步骤4：将细胞重悬于密度为1.058g/mL淋巴细胞分离液中；于离心管底部加入4mL密度为1.098g/mL淋巴细胞分离液；将细胞悬液铺于之上，离心；取两个不同密度的淋巴细胞分离液界面黄白色细胞层；

步骤5：在浓度为1×10⁷/mL细胞悬液中，先后加入一定量的TCR1抗体和磁珠，进行磁珠二抗分选，并用PBS适当重悬稀释，保证二者与目标细胞结合；将细胞悬液置于细胞分选仪进样口，得到阳性细胞；

步骤6：将细胞悬浮于10％胎牛血清RPMI-1640培养液，台盼蓝染色，计数活细胞数，调整细胞浓度为1×10⁷/mL，于二氧化碳培养箱培养48h后，测定其细胞存活情况。

2.如权利要求1所述一种鸡肠道上皮γδT细胞的分离培养方法，其特征是所述步骤1中的双抗为青霉素和链霉素，浓度为1％ (V/V)。

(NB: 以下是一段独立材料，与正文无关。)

[src/rtl/edge_level_decoder.sv]
// edge_level_decoder: rebuilds a level waveform from rising/falling edge event
// pulses, measures each completed high/low phase in cycles, and hands the
// measurements out through a single-entry valid/ready output register.
// Protocol violations (duplicate or simultaneous edges) are flagged.
module edge_level_decoder #(
    parameter int   CNT_W      = 16,
    parameter logic INIT_LEVEL = 1'b0
) (
    input  logic             clk,
    input  logic             rst,
    input  logic             in_posedge,
    input  logic             in_negedge,
    output logic             level_out,
    output logic             width_valid,
    input  logic             width_ready,
    output logic [CNT_W-1:0] width_data,
    output logic             width_is_high,
    output logic             err_dup,
    output logic             err_both,
    output logic             overflow
);

    typedef enum logic [1:0] {
        ST_SYNC = 2'd0,
        ST_LOW  = 2'd1,
        ST_HIGH = 2'd2
    } state_t;

    localparam logic [CNT_W-1:0] CNT_MAX = '1;
    localparam logic [CNT_W-1:0] CNT_ONE = CNT_W'(1);

    state_t           state_reg, state_next;
    logic [CNT_W-1:0] cnt_reg, cnt_next;
    logic             level_reg, level_next;
    logic             valid_reg, valid_next;
    logic [CNT_W-1:0] data_reg, data_next;
    logic             is_high_reg, is_high_next;
    logic             err_dup_reg, err_dup_next;
    logic             err_both_reg, err_both_next;
    logic             overflow_reg, overflow_next;

    logic pos_only, neg_only, legal_edge, meas_fire;

    // Edge classification, next state, phase counter and output register update.
    always_comb begin
        state_next    = state_reg;
        cnt_next      = cnt_reg;
        level_next    = level_reg;
        valid_next    = valid_reg;
        data_next     = data_reg;
        is_high_next  = is_high_reg;
        err_dup_next  = 1'b0;
        err_both_next = 1'b0;
        overflow_next = overflow_reg;

        pos_only   = in_posedge & ~in_negedge;
        neg_only   = in_negedge & ~in_posedge;
        legal_edge = 1'b0;
        meas_fire  = 1'b0;

        if (in_posedge && in_negedge) begin
            // Ambiguous event: ignore it entirely, only report it.
            err_both_next = 1'b1;
        end else if (pos_only) begin
            if (state_reg == ST_HIGH) begin
                err_dup_next = 1'b1;
            end else begin
                legal_edge = 1'b1;
                meas_fire  = (state_reg == ST_LOW);
                state_next = ST_HIGH;
            end
        end else if (neg_only) begin
            if (state_reg == ST_LOW) begin
                err_dup_next = 1'b1;
            end else begin
                legal_edge = 1'b1;
                meas_fire  = (state_reg == ST_HIGH);
                state_next = ST_LOW;
            end
        end

        // Counter restarts at 1 on a legal edge so that edges K cycles apart read K.
        if (legal_edge) begin
            cnt_next = CNT_ONE;
        end else if (state_reg != ST_SYNC && cnt_reg != CNT_MAX) begin
            cnt_next = cnt_reg + CNT_ONE;
        end

        case (state_next)
            ST_HIGH: level_next = 1'b1;
            ST_LOW:  level_next = 1'b0;
            default: level_next = INIT_LEVEL;
        endcase

        // A full register with a stalled consumer drops the new measurement.
        if (meas_fire) begin
            if (!valid_reg || width_ready) begin
                valid_next   = 1'b1;
                data_next    = cnt_reg;
                is_high_next = (state_reg == ST_HIGH);
            end else begin
                overflow_next = 1'b1;
            end
        end else if (valid_reg && width_ready) begin
            valid_next = 1'b0;
        end
    end

    // State and output registers with synchronous reset.
    always_ff @(posedge clk) begin
        if (rst) begin
            state_reg    <= ST_SYNC;
            cnt_reg      <= '0;
            level_reg    <= INIT_LEVEL;
            valid_reg    <= 1'b0;
            data_reg     <= '0;
            is_high_reg  <= 1'b0;
            err_dup_reg  <= 1'b0;
            err_both_reg <= 1'b0;
            overflow_reg <= 1'b0;
        end else begin
            state_reg    <= state_next;
            cnt_reg      <= cnt_next;
            level_reg    <= level_next;
            valid_reg    <= valid_next;
            data_reg     <= data_next;
            is_high_reg  <= is_high_next;
            err_dup_reg  <= err_dup_next;
            err_both_reg <= err_both_next;
            overflow_reg <= overflow_next;
        end
    end

    assign level_out     = level_reg;
    assign width_valid   = valid_reg;
    assign width_data    = data_reg;
    assign width_is_high = is_high_reg;
    assign err_dup       = err_dup_reg;
    assign err_both      = err_both_reg;
    assign overflow      = overflow_reg;

endmodule
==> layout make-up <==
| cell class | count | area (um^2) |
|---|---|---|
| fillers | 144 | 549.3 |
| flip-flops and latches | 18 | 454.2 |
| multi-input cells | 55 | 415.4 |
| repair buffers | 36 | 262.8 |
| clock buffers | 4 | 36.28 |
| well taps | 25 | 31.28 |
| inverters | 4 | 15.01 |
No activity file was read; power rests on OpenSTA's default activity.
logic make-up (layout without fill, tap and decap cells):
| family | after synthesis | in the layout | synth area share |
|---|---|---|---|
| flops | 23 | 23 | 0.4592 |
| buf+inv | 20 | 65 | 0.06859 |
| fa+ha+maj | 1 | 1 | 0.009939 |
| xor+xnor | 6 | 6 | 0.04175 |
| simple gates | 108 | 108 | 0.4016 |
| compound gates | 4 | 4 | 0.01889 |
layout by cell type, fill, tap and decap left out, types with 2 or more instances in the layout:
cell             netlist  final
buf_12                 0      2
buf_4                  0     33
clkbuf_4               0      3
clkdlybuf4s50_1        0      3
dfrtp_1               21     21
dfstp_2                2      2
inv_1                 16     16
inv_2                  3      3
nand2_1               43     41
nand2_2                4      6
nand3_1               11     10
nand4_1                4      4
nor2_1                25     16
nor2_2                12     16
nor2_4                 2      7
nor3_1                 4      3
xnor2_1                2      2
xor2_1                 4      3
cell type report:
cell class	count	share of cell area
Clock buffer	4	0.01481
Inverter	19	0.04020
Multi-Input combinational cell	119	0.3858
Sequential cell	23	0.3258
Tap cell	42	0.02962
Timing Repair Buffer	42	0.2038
$ cat src/rtl/cpu_pkg.sv
// Shared definitions for the CPU front end: fetch FSM states, opcode and
// constant instruction words, and the program-counter width.
package cpu_pkg;

  localparam int unsigned PC_W = 16;

  typedef enum logic [1:0] {
    BOOT,
    RUN,
    HALT
  } fetch_state_e;

  localparam logic [4:0]      OPC_STP  = 5'b11111;
  localparam logic [PC_W-1:0] NOP_WORD = 16'h0000;
  localparam logic [PC_W-1:0] STP_WORD = 16'hF800;

endpackage

$ cat src/rtl/fetch_unit_pc_reg.sv
// Program-counter register: asynchronous reset to RESET_VAL. When enabled, a
// load takes priority over an increment; with the enable low the value holds.
module pc_reg
  import cpu_pkg::*;
#(
  parameter logic [PC_W-1:0] RESET_VAL = '0
) (
  input  logic            clk,
  input  logic            reset,
  input  logic            en,
  input  logic            sload,
  input  logic            inc,
  input  logic [PC_W-1:0] load_val,
  output logic [PC_W-1:0] q
);

  always_ff @(posedge clk or posedge reset) begin
    if (reset) begin
      q <= RESET_VAL;
    end else if (en) begin
      if (sload) begin
        q <= load_val;
      end else if (inc) begin
        q <= q + 1'b1;
      end
    end
  end

endmodule
**src/rtl/emsx_tone_mixer.sv**
```systemverilog
// emsx_tone_mixer: two square tones plus a shared sawtooth, mixed per channel with
// saturation and noise-shaped onto two 6-bit DAC codes; also stretches reset for neighbours.
// Latency: mix registers on the sample tick, DAC codes one clock later; no backpressure (free-running).
module emsx_tone_mixer #(
  parameter int unsigned CLK_DIV     = 486,
  parameter int unsigned POR_CYCLES  = 1024,
  parameter int unsigned TONE_L_HALF = 50,
  parameter int unsigned TONE_R_HALF = 25,
  parameter logic [15:0] AMP         = 16'd4096,
  parameter logic [15:0] SAW_STEP    = 16'd256
) (
  input  logic       clk21m,
  input  logic       reset,
  output logic       power_on_reset,
  output logic [5:0] pDac_SL,
  output logic [5:0] pDac_SR
);

  localparam int DIV_W = (CLK_DIV > 1) ? $clog2(CLK_DIV) : 1;
  localparam int POR_W = $clog2(POR_CYCLES + 1);
  localparam int HL_W  = (TONE_L_HALF > 1) ? $clog2(TONE_L_HALF) : 1;
  localparam int HR_W  = (TONE_R_HALF > 1) ? $clog2(TONE_R_HALF) : 1;
  localparam logic [15:0] AMP_NEG = 16'd0 - AMP;

  logic             r_por;
  logic [POR_W-1:0] r_por_cnt;
  logic [DIV_W-1:0] r_div;
  logic [HL_W-1:0]  r_cnt_a, w_cnt_a_nxt;
  logic [HR_W-1:0]  r_cnt_b, w_cnt_b_nxt;
  logic             r_neg_a, w_neg_a_nxt;
  logic             r_neg_b, w_neg_b_nxt;
  logic [15:0]      r_saw, w_saw_nxt;
  logic [15:0]      r_mix_l, r_mix_r;
  logic [9:0]       r_err_l, r_err_r;
  logic [5:0]       r_dac_l, r_dac_r;

  logic             w_arst;
  logic             w_tick;
  logic [15:0]      w_sq_a, w_sq_b, w_saw_half;
  logic [16:0]      w_sum_l, w_sum_r;
  logic [15:0]      w_q_l, w_q_r;

  // Clamp a 17-bit signed sum into the 16-bit signed range.
  function automatic logic [15:0] sat17(input logic [16:0] s);
    if (s[16] != s[15]) sat17 = s[16] ? 16'h8000 : 16'h7FFF;
    else                sat17 = s[15:0];
  endfunction

  // First-order error feedback quantizer; returns {code, new error}.
  // The top-of-range case pins the error so a full-scale input cannot wrap the code.
  function automatic logic [15:0] quant(input logic [15:0] u, input logic [9:0] err);
    logic [16:0] s;
    s = {1'b0, u} + {7'd0, err};
    if (s[16]) quant = {6'd63, 10'h3FF};
    else       quant = s[15:0];
  endfunction

  // Audio path stays parked while either reset or the stretched POR is active.
  assign w_arst = reset | r_por;
  assign w_tick = (r_div == DIV_W'(CLK_DIV - 1));

  // Stretch reset: hold power_on_reset for POR_CYCLES clocks after reset drops.
  always_ff @(posedge clk21m) begin
    if (reset) begin
      r_por     <= 1'b1;
      r_por_cnt <= '0;
    end else if (r_por) begin
      if (r_por_cnt == POR_W'(POR_CYCLES - 1)) r_por <= 1'b0;
      else                                     r_por_cnt <= r_por_cnt + POR_W'(1);
    end
  end

  // Sample-rate divider producing a one-clock tick at its terminal count.
  always_ff @(posedge clk21m) begin
    if (w_arst || w_tick) r_div <= '0;
    else                  r_div <= r_div + DIV_W'(1);
  end

  // Next state of the tone generators; they only move on a tick.
  always_comb begin
    w_cnt_a_nxt = r_cnt_a;
    w_cnt_b_nxt = r_cnt_b;
    w_neg_a_nxt = r_neg_a;
    w_neg_b_nxt = r_neg_b;
    w_saw_nxt   = r_saw;
    if (w_tick) begin
      if (r_cnt_a == HL_W'(TONE_L_HALF - 1)) begin
        w_cnt_a_nxt = '0;
        w_neg_a_nxt = ~r_neg_a;
      end else begin
        w_cnt_a_nxt = r_cnt_a + HL_W'(1);
      end
      if (r_cnt_b == HR_W'(TONE_R_HALF - 1)) begin
        w_cnt_b_nxt = '0;
        w_neg_b_nxt = ~r_neg_b;
      end else begin
        w_cnt_b_nxt = r_cnt_b + HR_W'(1);
      end
      w_saw_nxt = r_saw + SAW_STEP;
    end
  end

  // Tone generator state registers; phase 0 is the + half of the square.
  always_ff @(posedge clk21m) begin
    if (w_arst) begin
      r_cnt_a <= '0;
      r_cnt_b <= '0;
      r_neg_a <= 1'b0;
      r_neg_b <= 1'b0;
      r_saw   <= '0;
    end else begin
      r_cnt_a <= w_cnt_a_nxt;
      r_cnt_b <= w_cnt_b_nxt;
      r_neg_a <= w_neg_a_nxt;
      r_neg_b <= w_neg_b_nxt;
      r_saw   <= w_saw_nxt;
    end
  end

  // The mix samples the post-tick tone values so a phase flip is heard on its own tick.
  assign w_sq_a     = w_neg_a_nxt ? AMP_NEG : AMP;
  assign w_sq_b     = w_neg_b_nxt ? AMP_NEG : AMP;
  assign w_saw_half = {w_saw_nxt[15], w_saw_nxt[15:1]};
  assign w_sum_l    = {w_sq_a[15], w_sq_a} + {w_saw_half[15], w_saw_half};
  assign w_sum_r    = {w_sq_b[15], w_sq_b} + {w_saw_half[15], w_saw_half};

  // Saturated per-channel mix, held between ticks.
  always_ff @(posedge clk21m) begin
    if (w_arst) begin
      r_mix_l <= '0;
      r_mix_r <= '0;
    end else if (w_tick) begin
      r_mix_l <= sat17(w_sum_l);
      r_mix_r <= sat17(w_sum_r);
    end
  end

  // Offset binary (flip the sign bit) then quantize against the carried error.
  assign w_q_l = quant(r_mix_l ^ 16'h8000, r_err_l);
  assign w_q_r = quant(r_mix_r ^ 16'h8000, r_err_r);

  // DAC code and error registers, updated every clock for noise shaping.
  always_ff @(posedge clk21m) begin
    if (w_arst) begin
      r_dac_l <= 6'd32;
      r_dac_r <= 6'd32;
      r_err_l <= '0;
      r_err_r <= '0;
    end else begin
      r_dac_l <= w_q_l[15:10];
      r_err_l <= w_q_l[9:0];
      r_dac_r <= w_q_r[15:10];
      r_err_r <= w_q_r[9:0];
    end
  end

  assign power_on_reset = r_por;
  assign pDac_SL        = r_dac_l;
  assign pDac_SR        = r_dac_r;

endmodule

```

3.如权利要求1所述一种鸡肠道上皮γδT细胞的分离培养方法，其特征是步骤1所述的肠段为空肠中段。

4.如权利要求1所述一种鸡肠道上皮γδT细胞的分离培养方法，其特征是步骤2中所述的混合消化酶为胶原酶Ⅰ和胶原酶Ⅳ混合酶制剂其质量比为为2:1。

5.如权利要求1所述一种鸡肠道上皮γδT细胞的分离培养方法，其特征是所述的步骤3中无血清RPMI-1640培养液为RPMI-1640细胞培养基中加入(V/V)0.5％双抗、1％ L-谷氨酰胺和1％羟乙基哌嗪乙磺酸，pH 7.2～7.4。

6.如权利要求1所述一种鸡肠道上皮γδT细胞的分离培养方法，其特征是所述的步骤4不同密度淋巴细胞分离液，经过密度为1.101g/mL的淋巴细胞分离液原液与PBS一定比例配制而得。

7.如权利要求1所述一种鸡肠道上皮γδT细胞的分离培养方法，其特征是所述的步骤5中的磁珠二抗分选法，具体为先加入一定量TCR1抗体，保证其浓度可达每10⁷个细胞悬液中含有20μL抗体；孵化后，离心去上清；再加入磁珠，使其浓度达到每10⁷个细胞悬液中含有5μL磁珠，孵化离心去上清；PBS重悬细胞，进行细胞分选仪分选。

8.如权利要求1所述一种鸡肠道上皮γδT细胞的分离培养方法，其特征是所述的步骤1中的禁食时间，24～36h为最佳禁食时间。